<file path="src/rtl/psram_burst_reader_pkg.sv">
// PSRAM_Utilities: shared PSRAM timing helpers and the burst reader state type.
package PSRAM_Utilities;
  typedef enum logic [2:0] {IDLE, CHECK, ISSUE, COLLECT, FINISH} reader_state_t;
  function automatic int burst_beats(input int burst);
    return burst / 4;
  endfunction
  // Command-to-command delay: one beat per 4 words plus fixed controller overhead.
  function automatic int burst_delay(input int burst);
    return 11 + burst / 4;
  endfunction
endpackage

</file>
<file path="src/rtl/psram_rd_fifo.sv">
// psram_rd_fifo: synchronous first-word-fall-through FIFO; push and pop may coincide even when full.
module psram_rd_fifo #(
  parameter int WIDTH = 64,
  parameter int DEPTH = 64,
  localparam int AW = $clog2(DEPTH),
  localparam int CW = $clog2(DEPTH + 1)
) (
  input  logic             clk,
  input  logic             reset,
  input  logic             push,
  input  logic [WIDTH-1:0] push_data,
  input  logic             pop,
  output logic [WIDTH-1:0] pop_data,
  output logic             full,
  output logic             empty,
  output logic [CW-1:0]    free_cnt
);
  logic [WIDTH-1:0] r_mem [DEPTH];
  logic [AW-1:0] r_wr, r_rd;
  logic [CW-1:0] r_cnt;
  logic w_pop, w_push;
  assign empty    = r_cnt == '0;
  assign full     = r_cnt == CW'(DEPTH);
  assign free_cnt = CW'(DEPTH) - r_cnt;
  assign pop_data = r_mem[r_rd];
  assign w_pop    = pop & ~empty;
  assign w_push   = push & (~full | w_pop);
  always_ff @(posedge clk) begin
    if (reset) begin
      r_wr  <= '0;
      r_rd  <= '0;
      r_cnt <= '0;
    end else begin
      if (w_push) begin
        r_mem[r_wr] <= push_data;
        r_wr        <= (r_wr == AW'(DEPTH - 1)) ? '0 : r_wr + 1'b1;
      end
      if (w_pop) r_rd <= (r_rd == AW'(DEPTH - 1)) ? '0 : r_rd + 1'b1;
      r_cnt <= r_cnt + CW'(w_push) - CW'(w_pop);
    end
  end
endmodule

</file>
<file path="src/rtl/psram_burst_reader.sv">
// psram_burst_reader: issues spaced PSRAM read bursts and streams the returned beats via a FWFT FIFO.
// Optional PSRAM_READER_TIMEOUT_EN adds a collect watchdog and a sticky timeout output.
module psram_burst_reader
  import PSRAM_Utilities::*;
#(
  parameter int BURST      = 16,
  parameter int ADDR_W     = 21,
  parameter int FIFO_DEPTH = 64,
  parameter int CNT_W      = 16
) (
  input  logic              clk,
  input  logic              reset,
  input  logic              calib_done,
  input  logic              req_valid,
  output logic              req_ready,
  input  logic [ADDR_W-1:0] req_addr,
  input  logic [CNT_W-1:0]  req_bursts,
  output logic              cmd,
  output logic              cmd_en,
  output logic [ADDR_W-1:0] addr,
  input  logic [63:0]       rd_data,
  input  logic              rd_data_valid,
  output logic [63:0]       out_data,
  output logic              out_valid,
  input  logic              out_ready,
  output logic              busy,
`ifdef PSRAM_READER_TIMEOUT_EN
  output logic              timeout,
`endif
  output logic              done
);
  localparam int BEATS = burst_beats(BURST);
  localparam int GAP   = burst_delay(BURST);
  localparam int BW    = $clog2(BEATS + 1);
  localparam int GW    = $clog2(GAP + 1);
  localparam int FW    = $clog2(FIFO_DEPTH + 1);
  if (BURST != 16 && BURST != 32 && BURST != 64 && BURST != 128) begin : g_bad_burst
    $error("psram_burst_reader: BURST must be 16, 32, 64 or 128");
  end
  if (FIFO_DEPTH < 2 * BEATS) begin : g_bad_depth
    $error("psram_burst_reader: FIFO_DEPTH must be at least 2*BURST/4");
  end
  reader_state_t r_state, w_next;
  logic [ADDR_W-1:0] r_addr;
  logic [CNT_W-1:0]  r_rem;
  logic [GW-1:0]     r_gap;
  logic [BW-1:0]     r_beats;
  logic [FW-1:0]     w_free;
  logic w_push, w_burst_end, w_abort, w_full, w_empty;
  assign req_ready   = (r_state == IDLE) & calib_done;
  assign cmd         = 1'b0;
  assign cmd_en      = r_state == ISSUE;
  assign addr        = r_addr;
  assign busy        = r_state != IDLE;
  assign done        = r_state == FINISH;
  assign out_valid   = ~w_empty;
  assign w_push      = (r_state == COLLECT) & rd_data_valid & (r_beats < BW'(BEATS));
  assign w_burst_end = (r_state == COLLECT) & (r_beats == BW'(BEATS)) & (r_gap == '0);
`ifdef PSRAM_READER_TIMEOUT_EN
  logic [9:0] r_wd;
  logic       r_timeout;
  assign timeout = r_timeout;
  assign w_abort = (r_state == COLLECT) & (&r_wd) & (r_beats < BW'(BEATS));
  always_ff @(posedge clk) begin
    if (reset) begin
      r_wd      <= '0;
      r_timeout <= 1'b0;
    end else begin
      r_wd      <= (r_state == ISSUE) ? '0 : (r_state == COLLECT) ? r_wd + 1'b1 : r_wd;
      r_timeout <= r_timeout | w_abort;
    end
  end
`else
  assign w_abort = 1'b0;
`endif
  always_comb begin
    w_next = r_state;
    case (r_state)
      IDLE:    w_next = (req_valid & req_ready) ? CHECK : IDLE;
      CHECK:   w_next = (r_rem == '0) ? FINISH :
                        (w_free >= FW'(BEATS) && calib_done) ? ISSUE : CHECK;
      ISSUE:   w_next = COLLECT;
      COLLECT: w_next = w_abort ? FINISH :
                        w_burst_end ? ((r_rem == CNT_W'(1)) ? FINISH : CHECK) : COLLECT;
      FINISH:  w_next = IDLE;
      default: w_next = IDLE;
    endcase
  end
  always_ff @(posedge clk) begin
    if (reset) begin
      r_state <= IDLE;
      r_addr  <= '0;
      r_rem   <= '0;
      r_gap   <= '0;
      r_beats <= '0;
    end else begin
      r_state <= w_next;
      if (r_state == IDLE && req_valid && req_ready) begin
        r_addr <= req_addr;
        r_rem  <= req_bursts;
      end
      if (r_state == ISSUE) begin
        r_gap   <= GW'(GAP);
        r_beats <= '0;
      end
      if (r_state == COLLECT && r_gap != '0) r_gap <= r_gap - 1'b1;
      if (w_push) r_beats <= r_beats + 1'b1;
      if (w_burst_end) begin
        r_addr <= r_addr + ADDR_W'(BURST);
        r_rem  <= r_rem - 1'b1;
      end
    end
  end
  psram_rd_fifo #(.WIDTH(64), .DEPTH(FIFO_DEPTH)) u_fifo (
    .clk      (clk),
    .reset    (reset),
    .push     (w_push),
    .push_data(rd_data),
    .pop      (out_ready),
    .pop_data (out_data),
    .full     (w_full),
    .empty    (w_empty),
    .free_cnt (w_free)
  );
  logic w_unused;
  assign w_unused = w_full;
endmodule

</file>
<file path="config.mk">
export PLATFORM = sky130hd
export DESIGN_NAME = psram_burst_reader
export DESIGN_NICKNAME = d
export VERILOG_FILES = /design/src/rtl/psram_burst_reader_pkg.sv /design/src/rtl/psram_rd_fifo.sv /design/src/rtl/psram_burst_reader.sv
export SDC_FILE = /design/constraint.sdc
export NUM_CORES = 2
export LEC_CHECK = 0
export BUFFER_PORTS_ARGS = -buffer_cell sky130_fd_sc_hd__buf_2
export CORE_MARGIN = 2
export CORE_UTILIZATION = 42
export DETAILED_ROUTE_END_ITERATION = 8
export PLACE_DENSITY_LB_ADDON = 0.2
export SYNTH_ARGS = -nofsm -noshare
export SYNTH_HDL_FRONTEND = slang
export SYNTH_SLANG_ARGS = --single-unit
</file>
<file path="constraint.sdc">
create_clock -name clk -period 24.4 [get_ports clk]
set_clock_uncertainty 0.05 [all_clocks]
set_input_delay 6.1 -clock clk [delete_from_list [all_inputs] [get_ports clk]]
set_output_delay 6.1 -clock clk [all_outputs]
set_load 0.05 [all_outputs]
</file>
==> results.py <==
metrics = {
    "cells_and_area": {
        "final_cells": 12747,
        "fin_util_pct": 47.8,
        "stdcell_area_um2": 179000,
        "layout_commonest_cell": "edfxtp_1",
        "layout.nets": 7515,
        "drive_gt1_share_pct": 27.9,
        "final_cell_mix": "edfxtp_1 (4096), mux4_2 (1024), clkbuf_16 (429)",
        "nFillCells": 30296,
        "syn2layout_area_growth_pct": 13.4,
    },
    "logic_synthesis": {
        "synth_fp_nets": 7060,
        "seq_area_frac_synth_pct": 78.9,
        "ys_types": 66,
        "synth.top_cells.by_area": "edfxtp_1 (78%), mux4_2 (15%), o22ai_1 (1.1%)",
        "synth_area_um2": 158000,
        "yosysTopAreaCell": "edfxtp_1",
        "synth_edf_count": 4096,
        "syn_inst": 6933,
        "async_reset_ff_share_pct": 0,
        "synth_warnings": 0,
        "synth-seq-cells": 4168,
        "synthFlopType": "edfxtp_1",
        "synth_top_area_share_pct": 77.9,
        "syn_area_per_cell_um2": 22.8,
    },
    "timing": {
        "hold_viol_final": 0,
        "timing.fmax_mhz": 77.2,
        "timing.final.crit_share_pct": 53.1,
        "grt_setup_unrepaired": "false",
        "period_minus_slack_ns": 12.95,
        "slew_violations": 0,
        "max-slew-margin-rel_pct": 9.10,
        "tns_ns": 0,
        "setup-violations-final": 0,
        "worst_pin_slew_ns": 1.35,
    },
    "global_routing": {
        "grt_max_degree": 127,
        "antenna_found_initial": 28,
        "grt_pass1_wl_mm": 628,
        "track_usage_pct": 23.7,
        "first_global_vias": 78729,
        "grt_overflow_total": 0,
    },
    "clock_network": {
        "clockRootBuffer": "clkbuf_16",
        "clk_pin_slew_ns": 0.06,
        "holdBufCountCts": 0,
        "post_cts_resized": 0,
        "clock_latency_ns": 0.97,
        "cts_setup_buffers": 0,
        "cts_inserted_buffers": 421,
        "ctsLongestPathBuffers": 4,
        "cts-htree-levels": 5,
        "cts_tree": "done",
        "cts_num_sinks": 4168,
    },
    "placed_design": {
        "dpl.hpwl_mm": 241,
        "place.gp.congestion": 0.777,
        "placed_cells": 11959,
        "placed_area_um2": 166000,
        "numPortBuffers": 196,
    },
    "detailed_routing": {
        "drcViolationCount": 0,
        "drt_wl_total_mm": 458,
        "viasPerCell": 6.21,
        "via_count": 79104,
        "ant_nets": 0,
        "dr.pass1.iters": 6,
        "drt_iter0_markers": 10739,
        "post_drt_wl_per_cell_um": 35.9,
    },
    "power_and_ir_drop": {
        "leakagePower_nw": 53.8,
        "peakVddDrop_uv": 70.2,
        "power_density_nw_per_um2": 91.1,
    },
    "floorplan": {
        "core_area_um2": 375000,
        "die_y_um": 617,
        "rows": 225,
        "die_w_um": 617,
        "initial_utilization_pct": 42.1,
        "design.die.area_um2": 381000,
        "io_pins": 198,
    },
    "worst_setup_path": {
        "path_cells": "buf_12 > buf_4 > nor2b_1 > buf_4 > nand2_4 > buf_4 > buf_4 > o22ai_1 > nor4_1 > buf_4 > o22a_1 > buf_2",
        "r2r_cells": 10,
        "cp_data_arrival_time_ns": 6.80,
        "max_stage_delay_ns": 1.15,
        "r2r-start": "u_fifo.r_cnt[3]",
        "r2r_slack_ns": 18.26,
        "critPathKind": "register to output port",
        "worstPathRequired_ns": 18.25,
        "crit_path_end_kind": "output port",
        "worstReg2RegEnd": "u_fifo.r_mem[43][53]",
        "worstPathMaxFanout": 105,
        "path_common_cell": "buf_4",
        "slowest_stage": "nor4_1",
        "start_kind": "register",
    },
    "run": {
        "cap_violations": 0,
    },
    "min_path": {
        "min_path_cells": 2,
        "hp-start": "addr[3]",
        "min-delay-path-class": "register to register",
        "min_to": "addr[3]",
    },
    "outcome": {
        "status": "finished, final reports clean",
    },
}
-- logic make-up after synthesis --
family	Yosys count	share of synthesized area [%]
adders and majority gates	20	0.163
AOI/OAI and AO/OA	667	2.79
and+or+nand+nor	502	1.58
buffers and inverters	422	1.17
other	1	0.00238
muxes	1135	15.3
DFF	4168	78.9
xor gates and xnor gates	18	0.0999
-- area by class of cell --
| type | count | area [um^2] | area share [%] |
|---|---|---|---|
| well taps | 4994 | 6250 | 3.49 |
| diodes | 19 | 47.5 | 0.0266 |
| flip-flops and latches | 4168 | 124000 | 69.5 |
| inverters | 29 | 109 | 0.0608 |
| clock buffers | 526 | 11200 | 6.23 |
| multi-input cells | 2343 | 32100 | 17.9 |
| clock inverters | 243 | 2100 | 1.17 |
| repair buffers | 425 | 2810 | 1.57 |
-- state kept, by name (all words and copies together) (netlist names), named ones only --
name,count
r_gap,4
r_rem,16
r_beats,3
u_fifo.r_wr,6
u_fifo.r_cnt,7
r_state,3
u_fifo.r_mem,4096
u_fifo.r_rd,6
addr,21
-- synthesized netlist by cell type (8+ instances only) --
cell type	n
a32oi_1	8
a211oi_1	9
nor3_1	78
or3_1	12
a21oi_1	100
a22oi_1	11
mux2i_1	87
a22o_1	11
nand3b_1	11
a2bb2oi_1	8
o21ai_0	66
edfxtp_1	4096
o221ai_1	59
and3_1	10
o211ai_1	16
xnor2_1	9
nor4_1	56
nor2b_1	10
buf_4	16
buf_2	154
a31oi_1	23
mux4_2	1024
inv_1	29
xor2_1	9
dfxtp_1	72
o22a_1	49
nand3_1	25
nand4_1	14
mux2_2	23
nand2_1	90
nor2_1	150
nand2b_1	15
buf_1	33
clkbuf_1	187
o22ai_1	282
ha_1	19
-- stage by stage --
step,worst slack (ns),total power [W],hold WS (ns)
finish,11.45,0.0163,0.424
global route,11.13,0.0168,0.445
CTS,11.39,0.0164,0.429
detailed placement,11.64,0.0102,0.418
global placement,11.64,0.0102,0.396
floorplan,11.74,0.00966,0.399
-- critical path, delay by kind of cell (launching register included) --
| family | cells | cell delay, ns |
|---|---|---|
| and+or+nand+nor | 3 | 1.48 |
| AOI/OAI and AO/OA | 2 | 0.56 |
| DFF | 1 | 0.53 |
| buffers and inverters | 7 | 2.87 |
-- worst max-delay path by stage --
stage	start	to	slack, ns	cells after the start
CTS	register	out_data[50]	11.39	9
floorplan	calib_done	req_ready	11.74	1
finish	register	out_data[28]	11.45	12
global placement	calib_done	req_ready	11.64	3
global route	register	out_data[50]	11.13	9
detailed placement	calib_done	req_ready	11.64	3
-- power breakdown --
| group | switching [W] | leakage, nW | internal, W |
|---|---|---|---|
| clock | 0.00272 | 6.46 | 0.00355 |
| combinational | 0.00116 | 10.0 | 0.000975 |
| sequential | 0.0000347 | 37.4 | 0.00787 |
| total | 0.00392 | 53.8 | 0.0124 |
-- routing by layer --
layer / part of all wire (%) / track usage, % / vias up / wire length (um)
li1: - / - / 30750 / -
met1: 40 / 33.3 / 43855 / 185000
met2: 49 / 38.6 / 3808 / 223000
met3: 8.2 / 3.83 / 685 / 37500
met4: 2.7 / 6.36 / 6 / 12200
met5: 0.0083 / 0 / - / 38
Note: power is estimated with default switching activity, not from simulation.
===== src/rtl/mem_arb_pkg.sv =====
// Shared types for the instruction/data memory-port arbiter.
// Holds the FSM, owner and operation encodings plus the load/store decode helper.
package mem_arb_pkg;

    typedef enum logic [1:0] {
        IDLE,
        REQ,
        WAIT
    } state_e;

    typedef enum logic {
        OWN_IMEM,
        OWN_DMEM
    } owner_e;

    typedef enum logic [1:0] {
        OP_READ,
        OP_WRITE,
        OP_ERR
    } op_e;

    // A simultaneous load and store request is meaningless and is answered with an error.
    function automatic op_e decode_dmem_op(input logic ren, input logic wen);
        if (ren && wen) begin
            return OP_ERR;
        end
        if (wen) begin
            return OP_WRITE;
        end
        return OP_READ;
    endfunction

endpackage


===== src/rtl/mem_arbiter_if.sv =====
// Single handshaked memory port shared by fetch and load/store.
// The master side is the arbiter and the slave side is the memory model.
interface mem_arbiter_if #(
    parameter int ADDR_W = 32,
    parameter int DATA_W = 32
);
    logic                  o_mem_ren;
    logic                  o_mem_wen;
    logic [ADDR_W-1:0]     o_mem_addr;
    logic [DATA_W-1:0]     o_mem_wdata;
    logic [DATA_W/8-1:0]   o_mem_mask;
    logic                  i_mem_ready;
    logic                  i_mem_valid;
    logic [DATA_W-1:0]     i_mem_rdata;

    modport master (
        output o_mem_ren, o_mem_wen, o_mem_addr, o_mem_wdata, o_mem_mask,
        input  i_mem_ready, i_mem_valid, i_mem_rdata
    );

    modport slave (
        input  o_mem_ren, o_mem_wen, o_mem_addr, o_mem_wdata, o_mem_mask,
        output i_mem_ready, i_mem_valid, i_mem_rdata
    );
endinterface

**Task requirements:** How many lines of the entries above include the word "placement"? Answer with the number only.

**Exercise answer:** 4